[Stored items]
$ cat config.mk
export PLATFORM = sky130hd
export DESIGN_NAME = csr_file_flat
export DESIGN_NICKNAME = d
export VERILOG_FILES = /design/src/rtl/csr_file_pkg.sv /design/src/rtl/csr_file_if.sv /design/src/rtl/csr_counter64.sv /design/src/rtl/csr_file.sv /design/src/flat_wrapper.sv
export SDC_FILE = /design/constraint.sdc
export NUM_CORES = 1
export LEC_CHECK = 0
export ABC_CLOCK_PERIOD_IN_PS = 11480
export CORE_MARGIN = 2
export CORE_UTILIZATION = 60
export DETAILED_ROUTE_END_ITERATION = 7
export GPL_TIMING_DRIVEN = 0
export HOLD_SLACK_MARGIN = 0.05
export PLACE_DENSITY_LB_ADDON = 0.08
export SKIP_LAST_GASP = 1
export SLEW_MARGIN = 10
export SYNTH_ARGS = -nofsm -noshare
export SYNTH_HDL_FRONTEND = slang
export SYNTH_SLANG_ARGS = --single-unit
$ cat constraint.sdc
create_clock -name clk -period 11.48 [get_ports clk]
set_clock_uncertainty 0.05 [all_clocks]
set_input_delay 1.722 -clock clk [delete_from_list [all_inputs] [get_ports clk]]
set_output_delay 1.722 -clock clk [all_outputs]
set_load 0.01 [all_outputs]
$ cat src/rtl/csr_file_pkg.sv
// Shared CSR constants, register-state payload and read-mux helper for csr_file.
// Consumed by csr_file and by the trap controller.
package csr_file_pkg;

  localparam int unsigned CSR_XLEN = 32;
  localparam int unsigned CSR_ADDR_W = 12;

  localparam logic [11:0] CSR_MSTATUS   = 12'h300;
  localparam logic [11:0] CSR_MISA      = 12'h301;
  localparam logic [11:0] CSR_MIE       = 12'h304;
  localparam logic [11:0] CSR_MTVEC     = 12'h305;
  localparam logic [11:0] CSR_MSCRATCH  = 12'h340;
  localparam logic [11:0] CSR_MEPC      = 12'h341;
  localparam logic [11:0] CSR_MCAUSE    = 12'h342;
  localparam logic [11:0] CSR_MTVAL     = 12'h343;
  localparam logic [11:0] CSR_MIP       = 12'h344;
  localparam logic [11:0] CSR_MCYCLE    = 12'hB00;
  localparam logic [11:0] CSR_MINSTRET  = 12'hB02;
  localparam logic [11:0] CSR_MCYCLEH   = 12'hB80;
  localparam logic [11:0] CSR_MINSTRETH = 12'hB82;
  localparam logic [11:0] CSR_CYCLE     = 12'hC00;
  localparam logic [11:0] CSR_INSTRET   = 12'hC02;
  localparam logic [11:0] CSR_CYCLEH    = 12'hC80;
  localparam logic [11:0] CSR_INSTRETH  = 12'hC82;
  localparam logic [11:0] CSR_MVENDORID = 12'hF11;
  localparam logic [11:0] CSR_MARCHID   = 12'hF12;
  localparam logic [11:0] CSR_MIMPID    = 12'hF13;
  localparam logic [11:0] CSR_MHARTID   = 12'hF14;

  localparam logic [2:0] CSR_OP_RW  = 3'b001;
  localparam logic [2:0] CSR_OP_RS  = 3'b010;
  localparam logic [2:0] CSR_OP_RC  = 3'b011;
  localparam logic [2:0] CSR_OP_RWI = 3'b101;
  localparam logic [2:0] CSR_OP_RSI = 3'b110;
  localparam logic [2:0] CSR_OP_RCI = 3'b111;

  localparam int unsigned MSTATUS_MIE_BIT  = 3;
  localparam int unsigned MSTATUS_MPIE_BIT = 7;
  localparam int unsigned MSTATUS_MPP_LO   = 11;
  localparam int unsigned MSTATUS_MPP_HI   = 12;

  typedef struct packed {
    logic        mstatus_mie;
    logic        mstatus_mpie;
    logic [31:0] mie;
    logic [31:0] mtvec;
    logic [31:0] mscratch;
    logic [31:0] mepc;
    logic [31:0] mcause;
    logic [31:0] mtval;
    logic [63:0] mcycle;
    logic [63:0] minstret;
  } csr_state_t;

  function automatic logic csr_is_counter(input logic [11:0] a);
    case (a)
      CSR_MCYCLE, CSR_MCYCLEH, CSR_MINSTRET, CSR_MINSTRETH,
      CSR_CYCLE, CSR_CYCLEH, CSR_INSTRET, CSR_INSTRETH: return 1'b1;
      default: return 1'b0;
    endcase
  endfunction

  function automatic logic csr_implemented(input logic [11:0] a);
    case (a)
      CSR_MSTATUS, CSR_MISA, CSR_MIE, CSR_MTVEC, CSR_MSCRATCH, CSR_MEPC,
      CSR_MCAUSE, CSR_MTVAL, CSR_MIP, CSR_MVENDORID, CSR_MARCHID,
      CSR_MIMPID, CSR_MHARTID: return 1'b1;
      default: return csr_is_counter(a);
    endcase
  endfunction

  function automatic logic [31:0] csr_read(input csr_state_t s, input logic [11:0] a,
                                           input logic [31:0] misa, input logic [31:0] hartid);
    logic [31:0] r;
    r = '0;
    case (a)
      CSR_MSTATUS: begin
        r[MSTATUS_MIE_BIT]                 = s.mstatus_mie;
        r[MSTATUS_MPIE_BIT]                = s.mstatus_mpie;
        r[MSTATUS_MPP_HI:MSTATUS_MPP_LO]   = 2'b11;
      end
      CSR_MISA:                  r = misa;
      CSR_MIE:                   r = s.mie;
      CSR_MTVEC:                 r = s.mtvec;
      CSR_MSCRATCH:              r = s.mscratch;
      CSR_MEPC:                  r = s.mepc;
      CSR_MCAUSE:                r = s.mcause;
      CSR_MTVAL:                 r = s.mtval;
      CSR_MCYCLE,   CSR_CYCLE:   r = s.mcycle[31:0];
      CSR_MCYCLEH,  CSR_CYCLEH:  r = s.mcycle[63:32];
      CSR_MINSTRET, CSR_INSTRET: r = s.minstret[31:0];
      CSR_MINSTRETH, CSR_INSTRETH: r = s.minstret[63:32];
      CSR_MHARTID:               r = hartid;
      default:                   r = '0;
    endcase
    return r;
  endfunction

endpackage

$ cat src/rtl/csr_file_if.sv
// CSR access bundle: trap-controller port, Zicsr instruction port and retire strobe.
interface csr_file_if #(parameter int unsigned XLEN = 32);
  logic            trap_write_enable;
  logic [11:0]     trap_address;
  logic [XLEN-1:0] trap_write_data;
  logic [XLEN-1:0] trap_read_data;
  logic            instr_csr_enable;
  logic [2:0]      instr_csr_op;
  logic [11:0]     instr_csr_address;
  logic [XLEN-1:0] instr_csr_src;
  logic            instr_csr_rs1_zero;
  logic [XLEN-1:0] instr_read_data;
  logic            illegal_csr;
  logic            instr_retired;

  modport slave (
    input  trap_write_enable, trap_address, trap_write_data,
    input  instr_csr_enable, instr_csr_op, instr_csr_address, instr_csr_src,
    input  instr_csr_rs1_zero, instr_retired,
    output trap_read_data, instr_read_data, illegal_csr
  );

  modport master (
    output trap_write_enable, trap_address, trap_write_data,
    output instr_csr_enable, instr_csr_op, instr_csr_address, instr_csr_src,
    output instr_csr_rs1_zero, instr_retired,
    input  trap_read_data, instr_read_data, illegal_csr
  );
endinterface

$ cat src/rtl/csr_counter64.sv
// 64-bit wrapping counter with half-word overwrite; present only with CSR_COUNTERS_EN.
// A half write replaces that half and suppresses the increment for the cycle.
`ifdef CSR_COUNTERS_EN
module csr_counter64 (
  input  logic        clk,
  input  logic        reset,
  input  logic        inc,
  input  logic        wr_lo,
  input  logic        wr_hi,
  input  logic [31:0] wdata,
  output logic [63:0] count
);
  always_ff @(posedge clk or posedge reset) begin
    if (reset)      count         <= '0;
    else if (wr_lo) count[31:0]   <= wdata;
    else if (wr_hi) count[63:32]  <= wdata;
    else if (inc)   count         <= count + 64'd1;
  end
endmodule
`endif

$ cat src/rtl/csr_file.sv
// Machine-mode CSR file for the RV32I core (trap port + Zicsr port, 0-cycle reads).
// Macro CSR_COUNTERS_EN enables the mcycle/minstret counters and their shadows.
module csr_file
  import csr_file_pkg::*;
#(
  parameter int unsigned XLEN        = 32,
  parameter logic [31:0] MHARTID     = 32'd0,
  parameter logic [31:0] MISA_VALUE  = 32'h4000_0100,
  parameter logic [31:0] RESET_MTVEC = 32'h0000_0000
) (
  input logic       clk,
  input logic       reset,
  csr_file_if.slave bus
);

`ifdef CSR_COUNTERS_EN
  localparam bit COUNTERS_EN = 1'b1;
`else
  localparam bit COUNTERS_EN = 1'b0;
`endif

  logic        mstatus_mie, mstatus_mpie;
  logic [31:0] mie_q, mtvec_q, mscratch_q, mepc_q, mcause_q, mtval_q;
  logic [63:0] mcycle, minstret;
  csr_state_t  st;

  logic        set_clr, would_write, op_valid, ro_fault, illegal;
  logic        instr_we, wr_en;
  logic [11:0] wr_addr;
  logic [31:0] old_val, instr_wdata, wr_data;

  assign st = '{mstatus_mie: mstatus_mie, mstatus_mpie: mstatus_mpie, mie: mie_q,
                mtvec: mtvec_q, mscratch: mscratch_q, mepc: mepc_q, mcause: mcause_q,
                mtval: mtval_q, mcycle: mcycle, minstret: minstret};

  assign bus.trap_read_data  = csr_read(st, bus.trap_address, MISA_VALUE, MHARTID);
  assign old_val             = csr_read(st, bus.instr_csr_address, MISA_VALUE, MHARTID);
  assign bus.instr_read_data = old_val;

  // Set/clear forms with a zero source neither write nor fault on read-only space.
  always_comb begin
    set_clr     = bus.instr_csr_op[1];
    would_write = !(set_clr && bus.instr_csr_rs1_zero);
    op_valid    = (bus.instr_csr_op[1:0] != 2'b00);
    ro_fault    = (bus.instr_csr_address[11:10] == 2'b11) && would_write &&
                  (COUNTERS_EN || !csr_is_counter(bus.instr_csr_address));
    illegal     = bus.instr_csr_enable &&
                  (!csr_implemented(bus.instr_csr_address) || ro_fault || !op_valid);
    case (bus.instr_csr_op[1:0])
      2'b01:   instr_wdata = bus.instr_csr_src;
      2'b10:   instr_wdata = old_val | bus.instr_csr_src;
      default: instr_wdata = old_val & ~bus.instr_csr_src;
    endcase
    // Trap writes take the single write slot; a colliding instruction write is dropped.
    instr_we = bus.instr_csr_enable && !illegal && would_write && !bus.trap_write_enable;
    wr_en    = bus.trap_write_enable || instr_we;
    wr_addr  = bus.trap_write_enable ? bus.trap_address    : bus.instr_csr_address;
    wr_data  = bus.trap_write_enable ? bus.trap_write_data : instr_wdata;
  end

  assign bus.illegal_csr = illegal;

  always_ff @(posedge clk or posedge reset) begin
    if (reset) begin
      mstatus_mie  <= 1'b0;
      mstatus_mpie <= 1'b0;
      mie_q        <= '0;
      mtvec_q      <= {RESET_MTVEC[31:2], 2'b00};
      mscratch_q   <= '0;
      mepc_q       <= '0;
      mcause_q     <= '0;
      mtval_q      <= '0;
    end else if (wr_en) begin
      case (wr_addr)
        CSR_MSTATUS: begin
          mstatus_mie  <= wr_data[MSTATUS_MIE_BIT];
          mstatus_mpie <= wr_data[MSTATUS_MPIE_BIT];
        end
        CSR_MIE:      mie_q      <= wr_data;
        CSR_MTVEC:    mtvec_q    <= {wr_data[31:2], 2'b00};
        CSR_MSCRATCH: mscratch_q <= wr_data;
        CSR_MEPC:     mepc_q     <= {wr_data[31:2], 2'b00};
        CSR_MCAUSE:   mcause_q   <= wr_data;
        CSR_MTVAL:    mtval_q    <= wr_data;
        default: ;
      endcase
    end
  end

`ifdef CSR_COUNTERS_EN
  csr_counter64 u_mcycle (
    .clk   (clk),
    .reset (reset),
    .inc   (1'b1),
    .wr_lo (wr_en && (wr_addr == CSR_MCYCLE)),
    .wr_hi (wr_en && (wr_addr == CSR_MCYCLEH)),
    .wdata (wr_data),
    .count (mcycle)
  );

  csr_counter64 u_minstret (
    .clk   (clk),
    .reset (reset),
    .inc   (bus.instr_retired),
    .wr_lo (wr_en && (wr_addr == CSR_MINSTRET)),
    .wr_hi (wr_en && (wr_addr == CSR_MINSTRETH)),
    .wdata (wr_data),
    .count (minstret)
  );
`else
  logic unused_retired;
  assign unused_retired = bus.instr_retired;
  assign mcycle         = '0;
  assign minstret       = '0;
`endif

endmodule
---
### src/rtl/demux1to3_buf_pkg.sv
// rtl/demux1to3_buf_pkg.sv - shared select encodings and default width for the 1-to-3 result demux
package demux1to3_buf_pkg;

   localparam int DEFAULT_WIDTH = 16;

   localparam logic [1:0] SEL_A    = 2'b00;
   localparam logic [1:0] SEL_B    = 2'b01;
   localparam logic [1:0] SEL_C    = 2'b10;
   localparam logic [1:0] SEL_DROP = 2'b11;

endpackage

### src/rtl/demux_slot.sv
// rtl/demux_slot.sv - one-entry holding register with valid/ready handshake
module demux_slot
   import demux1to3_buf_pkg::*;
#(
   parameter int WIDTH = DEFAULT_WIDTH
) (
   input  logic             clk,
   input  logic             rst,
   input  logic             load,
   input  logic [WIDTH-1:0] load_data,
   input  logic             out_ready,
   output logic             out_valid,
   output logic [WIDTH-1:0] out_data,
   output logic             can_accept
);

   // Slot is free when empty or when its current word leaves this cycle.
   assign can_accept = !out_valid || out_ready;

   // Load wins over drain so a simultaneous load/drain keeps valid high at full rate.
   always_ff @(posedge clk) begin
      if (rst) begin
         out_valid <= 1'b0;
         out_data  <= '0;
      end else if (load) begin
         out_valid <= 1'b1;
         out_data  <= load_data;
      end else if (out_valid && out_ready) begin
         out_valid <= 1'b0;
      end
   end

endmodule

**Work to be completed:**
A verbatim transcription is needed of the lines above, starting at the line with "with valid/ready handshake" and ending at the line with "if (rst) begin", both included, and of nothing else.

**Solution to this exercise:**
// rtl/demux_slot.sv - one-entry holding register with valid/ready handshake
module demux_slot
   import demux1to3_buf_pkg::*;
#(
   parameter int WIDTH = DEFAULT_WIDTH
) (
   input  logic             clk,
   input  logic             rst,
   input  logic             load,
   input  logic [WIDTH-1:0] load_data,
   input  logic             out_ready,
   output logic             out_valid,
   output logic [WIDTH-1:0] out_data,
   output logic             can_accept
);

   // Slot is free when empty or when its current word leaves this cycle.
   assign can_accept = !out_valid || out_ready;

   // Load wins over drain so a simultaneous load/drain keeps valid high at full rate.
   always_ff @(posedge clk) begin
      if (rst) begin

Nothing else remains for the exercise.